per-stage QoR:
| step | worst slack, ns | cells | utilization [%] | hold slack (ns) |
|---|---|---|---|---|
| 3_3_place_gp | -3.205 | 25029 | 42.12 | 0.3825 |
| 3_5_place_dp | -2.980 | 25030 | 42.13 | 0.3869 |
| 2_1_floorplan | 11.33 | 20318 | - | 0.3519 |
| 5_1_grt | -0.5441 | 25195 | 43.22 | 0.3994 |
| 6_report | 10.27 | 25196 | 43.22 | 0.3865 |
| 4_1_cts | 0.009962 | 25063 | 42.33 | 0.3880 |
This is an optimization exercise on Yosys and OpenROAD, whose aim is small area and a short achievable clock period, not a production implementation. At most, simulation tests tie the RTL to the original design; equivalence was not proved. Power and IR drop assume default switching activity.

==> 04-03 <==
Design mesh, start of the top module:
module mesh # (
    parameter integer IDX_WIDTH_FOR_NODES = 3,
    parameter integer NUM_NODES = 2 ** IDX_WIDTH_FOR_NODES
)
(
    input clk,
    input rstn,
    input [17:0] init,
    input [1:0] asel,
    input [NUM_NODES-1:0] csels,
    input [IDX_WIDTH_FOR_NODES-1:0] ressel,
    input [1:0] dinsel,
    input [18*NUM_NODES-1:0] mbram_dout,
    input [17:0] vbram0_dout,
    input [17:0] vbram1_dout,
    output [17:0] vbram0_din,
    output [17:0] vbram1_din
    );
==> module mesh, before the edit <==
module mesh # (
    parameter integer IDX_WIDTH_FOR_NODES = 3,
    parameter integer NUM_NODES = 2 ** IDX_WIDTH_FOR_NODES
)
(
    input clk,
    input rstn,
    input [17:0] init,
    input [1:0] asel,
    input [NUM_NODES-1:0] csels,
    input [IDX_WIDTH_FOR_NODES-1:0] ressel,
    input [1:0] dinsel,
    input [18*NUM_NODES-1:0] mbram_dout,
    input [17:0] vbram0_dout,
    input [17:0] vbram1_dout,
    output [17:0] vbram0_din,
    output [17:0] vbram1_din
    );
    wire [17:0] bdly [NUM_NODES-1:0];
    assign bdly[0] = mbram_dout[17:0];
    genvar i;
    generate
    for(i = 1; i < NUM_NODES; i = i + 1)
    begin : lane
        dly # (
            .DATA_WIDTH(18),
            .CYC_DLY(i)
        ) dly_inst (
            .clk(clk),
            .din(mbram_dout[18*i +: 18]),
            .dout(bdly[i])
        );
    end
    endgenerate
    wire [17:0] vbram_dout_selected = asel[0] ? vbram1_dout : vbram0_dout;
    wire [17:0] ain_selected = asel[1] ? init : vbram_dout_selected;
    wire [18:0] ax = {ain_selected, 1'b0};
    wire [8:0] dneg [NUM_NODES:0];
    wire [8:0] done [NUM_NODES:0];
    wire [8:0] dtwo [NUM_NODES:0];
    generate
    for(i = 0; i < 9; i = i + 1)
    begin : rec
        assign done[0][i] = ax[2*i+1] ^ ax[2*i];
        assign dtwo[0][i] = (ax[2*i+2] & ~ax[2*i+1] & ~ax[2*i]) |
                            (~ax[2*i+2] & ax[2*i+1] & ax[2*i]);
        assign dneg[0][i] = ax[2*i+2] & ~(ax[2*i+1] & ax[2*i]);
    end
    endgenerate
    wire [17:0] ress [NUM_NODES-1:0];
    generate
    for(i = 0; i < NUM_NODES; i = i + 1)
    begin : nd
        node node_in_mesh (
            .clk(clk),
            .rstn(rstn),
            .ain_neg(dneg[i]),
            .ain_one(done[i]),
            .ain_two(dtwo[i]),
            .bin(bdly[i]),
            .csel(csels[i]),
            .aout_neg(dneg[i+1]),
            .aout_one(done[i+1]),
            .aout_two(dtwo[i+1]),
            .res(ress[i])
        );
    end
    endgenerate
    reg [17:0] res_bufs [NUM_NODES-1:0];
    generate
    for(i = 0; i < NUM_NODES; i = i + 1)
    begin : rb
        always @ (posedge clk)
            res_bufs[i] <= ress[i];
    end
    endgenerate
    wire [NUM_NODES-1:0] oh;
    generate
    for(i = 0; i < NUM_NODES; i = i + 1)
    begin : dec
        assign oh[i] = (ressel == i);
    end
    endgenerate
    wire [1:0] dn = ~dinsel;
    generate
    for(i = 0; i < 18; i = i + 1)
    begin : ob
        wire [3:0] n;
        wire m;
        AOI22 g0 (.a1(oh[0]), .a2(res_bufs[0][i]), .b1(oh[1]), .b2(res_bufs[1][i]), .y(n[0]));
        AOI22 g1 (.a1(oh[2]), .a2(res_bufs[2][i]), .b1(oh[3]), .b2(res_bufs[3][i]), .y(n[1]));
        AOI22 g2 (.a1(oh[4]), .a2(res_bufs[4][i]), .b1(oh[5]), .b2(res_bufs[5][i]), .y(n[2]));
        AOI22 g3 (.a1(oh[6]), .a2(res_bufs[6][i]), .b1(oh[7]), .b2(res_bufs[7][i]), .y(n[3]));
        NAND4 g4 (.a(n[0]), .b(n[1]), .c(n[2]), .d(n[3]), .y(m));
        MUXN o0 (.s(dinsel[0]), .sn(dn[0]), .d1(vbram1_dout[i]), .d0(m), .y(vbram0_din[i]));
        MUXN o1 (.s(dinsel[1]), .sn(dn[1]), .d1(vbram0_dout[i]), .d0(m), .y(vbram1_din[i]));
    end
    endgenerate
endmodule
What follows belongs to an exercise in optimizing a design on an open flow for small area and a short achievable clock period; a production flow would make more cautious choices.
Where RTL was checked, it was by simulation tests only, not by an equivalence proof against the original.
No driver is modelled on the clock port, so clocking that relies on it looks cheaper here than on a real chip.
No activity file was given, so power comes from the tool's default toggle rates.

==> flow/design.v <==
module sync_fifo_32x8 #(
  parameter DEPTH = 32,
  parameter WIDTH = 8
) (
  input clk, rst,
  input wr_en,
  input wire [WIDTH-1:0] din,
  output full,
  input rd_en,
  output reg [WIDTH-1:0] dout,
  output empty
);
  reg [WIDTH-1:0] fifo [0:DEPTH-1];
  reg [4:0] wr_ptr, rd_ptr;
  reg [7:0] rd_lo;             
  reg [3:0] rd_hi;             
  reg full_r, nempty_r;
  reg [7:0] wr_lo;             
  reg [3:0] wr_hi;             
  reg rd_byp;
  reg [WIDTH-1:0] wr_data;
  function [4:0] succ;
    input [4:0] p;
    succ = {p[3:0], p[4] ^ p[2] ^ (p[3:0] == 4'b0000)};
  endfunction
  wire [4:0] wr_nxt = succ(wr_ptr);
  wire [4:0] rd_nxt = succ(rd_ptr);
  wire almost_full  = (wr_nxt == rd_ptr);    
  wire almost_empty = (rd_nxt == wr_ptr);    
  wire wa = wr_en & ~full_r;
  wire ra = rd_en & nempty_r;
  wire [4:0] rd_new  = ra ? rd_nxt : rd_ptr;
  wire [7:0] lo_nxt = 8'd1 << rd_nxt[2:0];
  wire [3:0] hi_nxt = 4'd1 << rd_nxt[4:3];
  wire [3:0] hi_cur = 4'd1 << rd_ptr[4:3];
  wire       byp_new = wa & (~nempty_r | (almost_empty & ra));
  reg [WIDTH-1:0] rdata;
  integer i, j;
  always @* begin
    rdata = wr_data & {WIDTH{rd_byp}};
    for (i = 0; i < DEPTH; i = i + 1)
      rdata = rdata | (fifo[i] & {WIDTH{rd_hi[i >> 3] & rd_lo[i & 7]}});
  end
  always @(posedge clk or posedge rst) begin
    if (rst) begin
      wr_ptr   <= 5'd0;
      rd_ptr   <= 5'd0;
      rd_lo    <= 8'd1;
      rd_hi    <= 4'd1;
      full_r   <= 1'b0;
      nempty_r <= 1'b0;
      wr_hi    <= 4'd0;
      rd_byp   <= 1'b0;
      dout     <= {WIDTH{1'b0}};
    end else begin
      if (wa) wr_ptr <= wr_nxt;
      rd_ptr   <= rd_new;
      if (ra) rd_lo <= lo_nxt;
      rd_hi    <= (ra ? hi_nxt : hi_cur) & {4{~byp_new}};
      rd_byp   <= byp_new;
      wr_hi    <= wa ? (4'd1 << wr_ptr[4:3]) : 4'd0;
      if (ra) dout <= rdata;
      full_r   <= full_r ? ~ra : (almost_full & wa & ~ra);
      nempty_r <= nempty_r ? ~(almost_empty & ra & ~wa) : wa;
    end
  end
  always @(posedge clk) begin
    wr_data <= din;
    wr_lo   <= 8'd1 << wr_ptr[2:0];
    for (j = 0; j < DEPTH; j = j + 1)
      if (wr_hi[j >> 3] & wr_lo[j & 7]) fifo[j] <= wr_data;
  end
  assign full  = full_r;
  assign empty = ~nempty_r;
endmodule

******************************

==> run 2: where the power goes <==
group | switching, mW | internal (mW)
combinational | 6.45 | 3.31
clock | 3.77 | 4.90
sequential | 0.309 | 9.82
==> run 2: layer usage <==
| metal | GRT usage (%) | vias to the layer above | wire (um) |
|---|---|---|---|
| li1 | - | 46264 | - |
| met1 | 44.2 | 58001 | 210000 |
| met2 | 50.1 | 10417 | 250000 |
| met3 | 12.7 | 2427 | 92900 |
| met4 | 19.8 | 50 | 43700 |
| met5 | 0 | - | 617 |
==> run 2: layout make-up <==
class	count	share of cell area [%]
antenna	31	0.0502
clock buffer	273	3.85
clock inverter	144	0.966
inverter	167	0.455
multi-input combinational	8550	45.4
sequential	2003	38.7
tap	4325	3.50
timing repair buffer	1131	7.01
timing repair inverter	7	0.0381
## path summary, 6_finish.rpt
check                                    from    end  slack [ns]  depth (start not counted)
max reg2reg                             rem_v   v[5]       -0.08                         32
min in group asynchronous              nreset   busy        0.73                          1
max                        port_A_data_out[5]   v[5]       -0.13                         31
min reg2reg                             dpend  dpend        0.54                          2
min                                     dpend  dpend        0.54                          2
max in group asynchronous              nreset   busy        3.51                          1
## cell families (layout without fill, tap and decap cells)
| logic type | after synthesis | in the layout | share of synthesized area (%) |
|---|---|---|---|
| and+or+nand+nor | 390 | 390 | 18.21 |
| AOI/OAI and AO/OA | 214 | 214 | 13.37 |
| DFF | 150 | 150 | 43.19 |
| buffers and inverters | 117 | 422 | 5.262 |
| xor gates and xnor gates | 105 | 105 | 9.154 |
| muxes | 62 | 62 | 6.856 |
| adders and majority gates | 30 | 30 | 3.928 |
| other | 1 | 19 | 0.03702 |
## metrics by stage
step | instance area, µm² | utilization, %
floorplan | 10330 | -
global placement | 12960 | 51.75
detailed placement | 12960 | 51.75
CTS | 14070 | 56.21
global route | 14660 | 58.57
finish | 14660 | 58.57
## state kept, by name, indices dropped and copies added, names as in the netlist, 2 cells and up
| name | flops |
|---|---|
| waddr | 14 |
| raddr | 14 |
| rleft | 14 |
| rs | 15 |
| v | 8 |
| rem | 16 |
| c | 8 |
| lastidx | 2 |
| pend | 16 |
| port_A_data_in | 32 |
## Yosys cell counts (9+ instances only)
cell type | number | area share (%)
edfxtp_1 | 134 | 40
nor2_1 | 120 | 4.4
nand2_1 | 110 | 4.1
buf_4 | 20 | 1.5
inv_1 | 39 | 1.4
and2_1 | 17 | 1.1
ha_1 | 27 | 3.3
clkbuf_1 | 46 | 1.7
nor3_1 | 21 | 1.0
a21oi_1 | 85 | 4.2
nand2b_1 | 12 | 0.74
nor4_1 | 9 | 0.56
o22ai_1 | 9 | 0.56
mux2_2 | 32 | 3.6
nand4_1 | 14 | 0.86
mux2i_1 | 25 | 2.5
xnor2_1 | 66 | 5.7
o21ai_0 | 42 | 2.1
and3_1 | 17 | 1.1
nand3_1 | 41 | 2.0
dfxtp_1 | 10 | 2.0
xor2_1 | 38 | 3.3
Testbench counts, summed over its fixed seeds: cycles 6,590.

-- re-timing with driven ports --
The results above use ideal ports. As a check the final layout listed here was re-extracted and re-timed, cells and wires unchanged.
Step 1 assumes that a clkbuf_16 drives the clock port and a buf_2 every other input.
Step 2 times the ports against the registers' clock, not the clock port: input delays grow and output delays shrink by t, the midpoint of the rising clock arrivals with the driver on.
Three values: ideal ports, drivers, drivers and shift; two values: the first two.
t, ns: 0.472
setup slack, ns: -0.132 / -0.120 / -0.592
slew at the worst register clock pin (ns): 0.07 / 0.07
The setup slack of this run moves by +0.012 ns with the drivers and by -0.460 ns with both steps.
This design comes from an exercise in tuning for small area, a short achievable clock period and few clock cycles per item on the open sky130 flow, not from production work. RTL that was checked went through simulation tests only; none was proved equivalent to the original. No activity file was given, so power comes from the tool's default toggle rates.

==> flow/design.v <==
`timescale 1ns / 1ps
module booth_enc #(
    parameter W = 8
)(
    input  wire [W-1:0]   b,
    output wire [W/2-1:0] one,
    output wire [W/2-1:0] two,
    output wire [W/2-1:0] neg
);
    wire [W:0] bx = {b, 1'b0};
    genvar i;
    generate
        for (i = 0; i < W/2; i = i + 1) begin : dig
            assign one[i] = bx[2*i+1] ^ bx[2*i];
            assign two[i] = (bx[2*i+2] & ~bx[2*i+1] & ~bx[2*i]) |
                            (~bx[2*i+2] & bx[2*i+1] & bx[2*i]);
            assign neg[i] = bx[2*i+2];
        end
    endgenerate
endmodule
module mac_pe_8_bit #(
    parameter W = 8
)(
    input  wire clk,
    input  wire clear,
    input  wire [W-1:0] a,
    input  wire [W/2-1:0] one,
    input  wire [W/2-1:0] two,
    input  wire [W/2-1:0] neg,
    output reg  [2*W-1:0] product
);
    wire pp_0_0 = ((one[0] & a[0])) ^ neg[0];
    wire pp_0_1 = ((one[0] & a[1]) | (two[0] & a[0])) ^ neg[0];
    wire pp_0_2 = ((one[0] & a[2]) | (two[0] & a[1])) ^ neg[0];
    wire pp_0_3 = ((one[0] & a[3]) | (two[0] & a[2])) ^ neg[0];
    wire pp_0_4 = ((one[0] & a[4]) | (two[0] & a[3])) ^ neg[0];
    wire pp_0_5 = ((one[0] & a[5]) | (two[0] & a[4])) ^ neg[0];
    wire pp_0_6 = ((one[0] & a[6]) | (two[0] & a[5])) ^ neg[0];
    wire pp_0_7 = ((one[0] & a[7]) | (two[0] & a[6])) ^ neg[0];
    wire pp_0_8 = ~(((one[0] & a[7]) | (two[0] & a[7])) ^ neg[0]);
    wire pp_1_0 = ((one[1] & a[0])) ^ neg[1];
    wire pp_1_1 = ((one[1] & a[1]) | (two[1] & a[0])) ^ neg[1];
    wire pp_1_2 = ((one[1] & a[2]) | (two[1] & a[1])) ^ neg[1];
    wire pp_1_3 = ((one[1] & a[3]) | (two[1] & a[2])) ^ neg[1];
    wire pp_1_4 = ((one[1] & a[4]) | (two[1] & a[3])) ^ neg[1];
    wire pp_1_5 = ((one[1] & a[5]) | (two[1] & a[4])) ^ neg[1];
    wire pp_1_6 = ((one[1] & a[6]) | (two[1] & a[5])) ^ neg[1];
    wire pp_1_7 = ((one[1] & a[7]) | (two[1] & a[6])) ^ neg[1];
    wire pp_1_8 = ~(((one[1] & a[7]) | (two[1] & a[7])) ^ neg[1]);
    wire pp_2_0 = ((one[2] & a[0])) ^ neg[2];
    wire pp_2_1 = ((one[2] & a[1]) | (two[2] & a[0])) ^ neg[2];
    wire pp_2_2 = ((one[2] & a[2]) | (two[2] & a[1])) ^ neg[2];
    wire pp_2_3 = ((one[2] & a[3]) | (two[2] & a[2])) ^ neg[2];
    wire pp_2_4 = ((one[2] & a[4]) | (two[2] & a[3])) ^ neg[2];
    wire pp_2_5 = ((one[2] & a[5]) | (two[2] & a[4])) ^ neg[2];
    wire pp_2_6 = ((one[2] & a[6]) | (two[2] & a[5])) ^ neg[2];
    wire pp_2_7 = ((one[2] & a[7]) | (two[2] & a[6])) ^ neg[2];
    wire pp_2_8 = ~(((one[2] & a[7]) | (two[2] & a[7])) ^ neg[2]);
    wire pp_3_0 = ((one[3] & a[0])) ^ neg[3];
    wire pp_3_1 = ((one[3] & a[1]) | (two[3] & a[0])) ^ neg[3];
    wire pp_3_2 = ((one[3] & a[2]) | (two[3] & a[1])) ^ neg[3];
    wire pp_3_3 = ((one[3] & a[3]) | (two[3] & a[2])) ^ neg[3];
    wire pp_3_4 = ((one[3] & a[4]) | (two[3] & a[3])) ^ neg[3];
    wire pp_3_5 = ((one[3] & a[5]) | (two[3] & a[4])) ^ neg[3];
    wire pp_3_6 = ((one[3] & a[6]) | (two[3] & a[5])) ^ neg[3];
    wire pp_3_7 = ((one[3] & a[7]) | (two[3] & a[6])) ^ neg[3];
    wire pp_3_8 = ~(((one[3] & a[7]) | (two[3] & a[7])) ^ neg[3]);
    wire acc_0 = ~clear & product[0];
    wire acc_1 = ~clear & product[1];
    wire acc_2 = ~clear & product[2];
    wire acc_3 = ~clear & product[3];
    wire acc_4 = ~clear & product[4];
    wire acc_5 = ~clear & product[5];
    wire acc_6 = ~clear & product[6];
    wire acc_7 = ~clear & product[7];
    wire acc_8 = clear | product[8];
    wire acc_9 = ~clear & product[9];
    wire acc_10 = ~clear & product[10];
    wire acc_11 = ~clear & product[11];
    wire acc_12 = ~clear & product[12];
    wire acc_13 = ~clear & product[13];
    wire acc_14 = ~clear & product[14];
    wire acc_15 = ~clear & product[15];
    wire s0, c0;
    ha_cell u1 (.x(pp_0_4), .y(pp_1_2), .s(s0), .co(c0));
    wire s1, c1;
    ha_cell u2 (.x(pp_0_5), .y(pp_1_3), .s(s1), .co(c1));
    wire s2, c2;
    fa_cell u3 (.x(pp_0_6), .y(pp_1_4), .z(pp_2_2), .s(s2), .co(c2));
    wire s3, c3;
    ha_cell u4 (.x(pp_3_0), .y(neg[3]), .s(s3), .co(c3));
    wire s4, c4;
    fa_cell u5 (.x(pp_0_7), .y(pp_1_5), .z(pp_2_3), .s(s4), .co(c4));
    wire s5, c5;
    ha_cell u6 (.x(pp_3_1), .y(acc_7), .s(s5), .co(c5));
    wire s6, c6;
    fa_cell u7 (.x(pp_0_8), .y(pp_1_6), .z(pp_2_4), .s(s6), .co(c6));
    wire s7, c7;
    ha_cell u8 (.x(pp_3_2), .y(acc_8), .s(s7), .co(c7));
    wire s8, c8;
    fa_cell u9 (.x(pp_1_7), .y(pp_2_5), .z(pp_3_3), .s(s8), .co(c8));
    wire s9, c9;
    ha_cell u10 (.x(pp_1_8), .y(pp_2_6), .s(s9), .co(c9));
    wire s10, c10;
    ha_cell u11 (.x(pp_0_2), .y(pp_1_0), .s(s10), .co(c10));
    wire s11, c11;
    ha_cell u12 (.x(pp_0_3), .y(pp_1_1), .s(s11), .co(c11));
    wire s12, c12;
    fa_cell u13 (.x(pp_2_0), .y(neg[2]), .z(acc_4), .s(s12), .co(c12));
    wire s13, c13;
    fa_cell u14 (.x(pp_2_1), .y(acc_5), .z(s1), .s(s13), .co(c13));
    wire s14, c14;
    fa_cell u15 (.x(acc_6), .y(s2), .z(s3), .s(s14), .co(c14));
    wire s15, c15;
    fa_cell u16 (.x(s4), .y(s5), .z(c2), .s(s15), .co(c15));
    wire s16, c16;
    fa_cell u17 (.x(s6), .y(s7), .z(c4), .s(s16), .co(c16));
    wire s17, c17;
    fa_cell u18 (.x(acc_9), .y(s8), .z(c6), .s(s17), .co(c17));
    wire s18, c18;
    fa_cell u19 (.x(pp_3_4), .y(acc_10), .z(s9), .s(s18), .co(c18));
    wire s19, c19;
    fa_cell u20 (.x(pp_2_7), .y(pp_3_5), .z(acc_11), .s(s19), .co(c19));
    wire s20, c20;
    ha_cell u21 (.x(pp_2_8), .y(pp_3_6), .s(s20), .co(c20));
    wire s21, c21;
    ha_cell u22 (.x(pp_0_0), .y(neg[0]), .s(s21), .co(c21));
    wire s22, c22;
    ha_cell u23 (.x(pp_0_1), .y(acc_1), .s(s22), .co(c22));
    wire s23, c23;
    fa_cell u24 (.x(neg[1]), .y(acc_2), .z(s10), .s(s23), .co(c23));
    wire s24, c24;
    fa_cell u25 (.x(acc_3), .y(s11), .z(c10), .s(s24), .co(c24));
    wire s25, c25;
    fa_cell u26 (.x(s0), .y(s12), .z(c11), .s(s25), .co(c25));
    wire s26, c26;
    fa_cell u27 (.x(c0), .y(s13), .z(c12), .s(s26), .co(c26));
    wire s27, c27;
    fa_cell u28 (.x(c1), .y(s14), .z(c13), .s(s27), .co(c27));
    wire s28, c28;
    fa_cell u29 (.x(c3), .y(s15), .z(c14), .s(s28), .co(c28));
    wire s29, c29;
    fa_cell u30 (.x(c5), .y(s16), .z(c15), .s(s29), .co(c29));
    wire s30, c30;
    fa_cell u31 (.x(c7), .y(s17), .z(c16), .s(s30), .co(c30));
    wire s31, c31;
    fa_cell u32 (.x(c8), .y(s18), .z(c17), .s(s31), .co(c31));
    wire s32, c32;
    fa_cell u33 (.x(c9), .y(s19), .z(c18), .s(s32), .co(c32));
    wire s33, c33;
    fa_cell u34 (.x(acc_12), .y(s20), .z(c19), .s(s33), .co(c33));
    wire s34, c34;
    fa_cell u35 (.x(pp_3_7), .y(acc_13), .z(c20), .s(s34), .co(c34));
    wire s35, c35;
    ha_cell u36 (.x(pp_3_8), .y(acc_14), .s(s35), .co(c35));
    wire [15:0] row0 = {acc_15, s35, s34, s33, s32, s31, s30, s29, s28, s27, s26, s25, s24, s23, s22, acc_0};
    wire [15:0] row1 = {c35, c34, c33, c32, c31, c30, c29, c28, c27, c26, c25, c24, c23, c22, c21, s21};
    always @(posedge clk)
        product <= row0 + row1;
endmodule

******************************

## How to complete this task:
Looking only at the listing, say how many lines include "utilization"; reply with the number alone.

## Answer to this problem:
2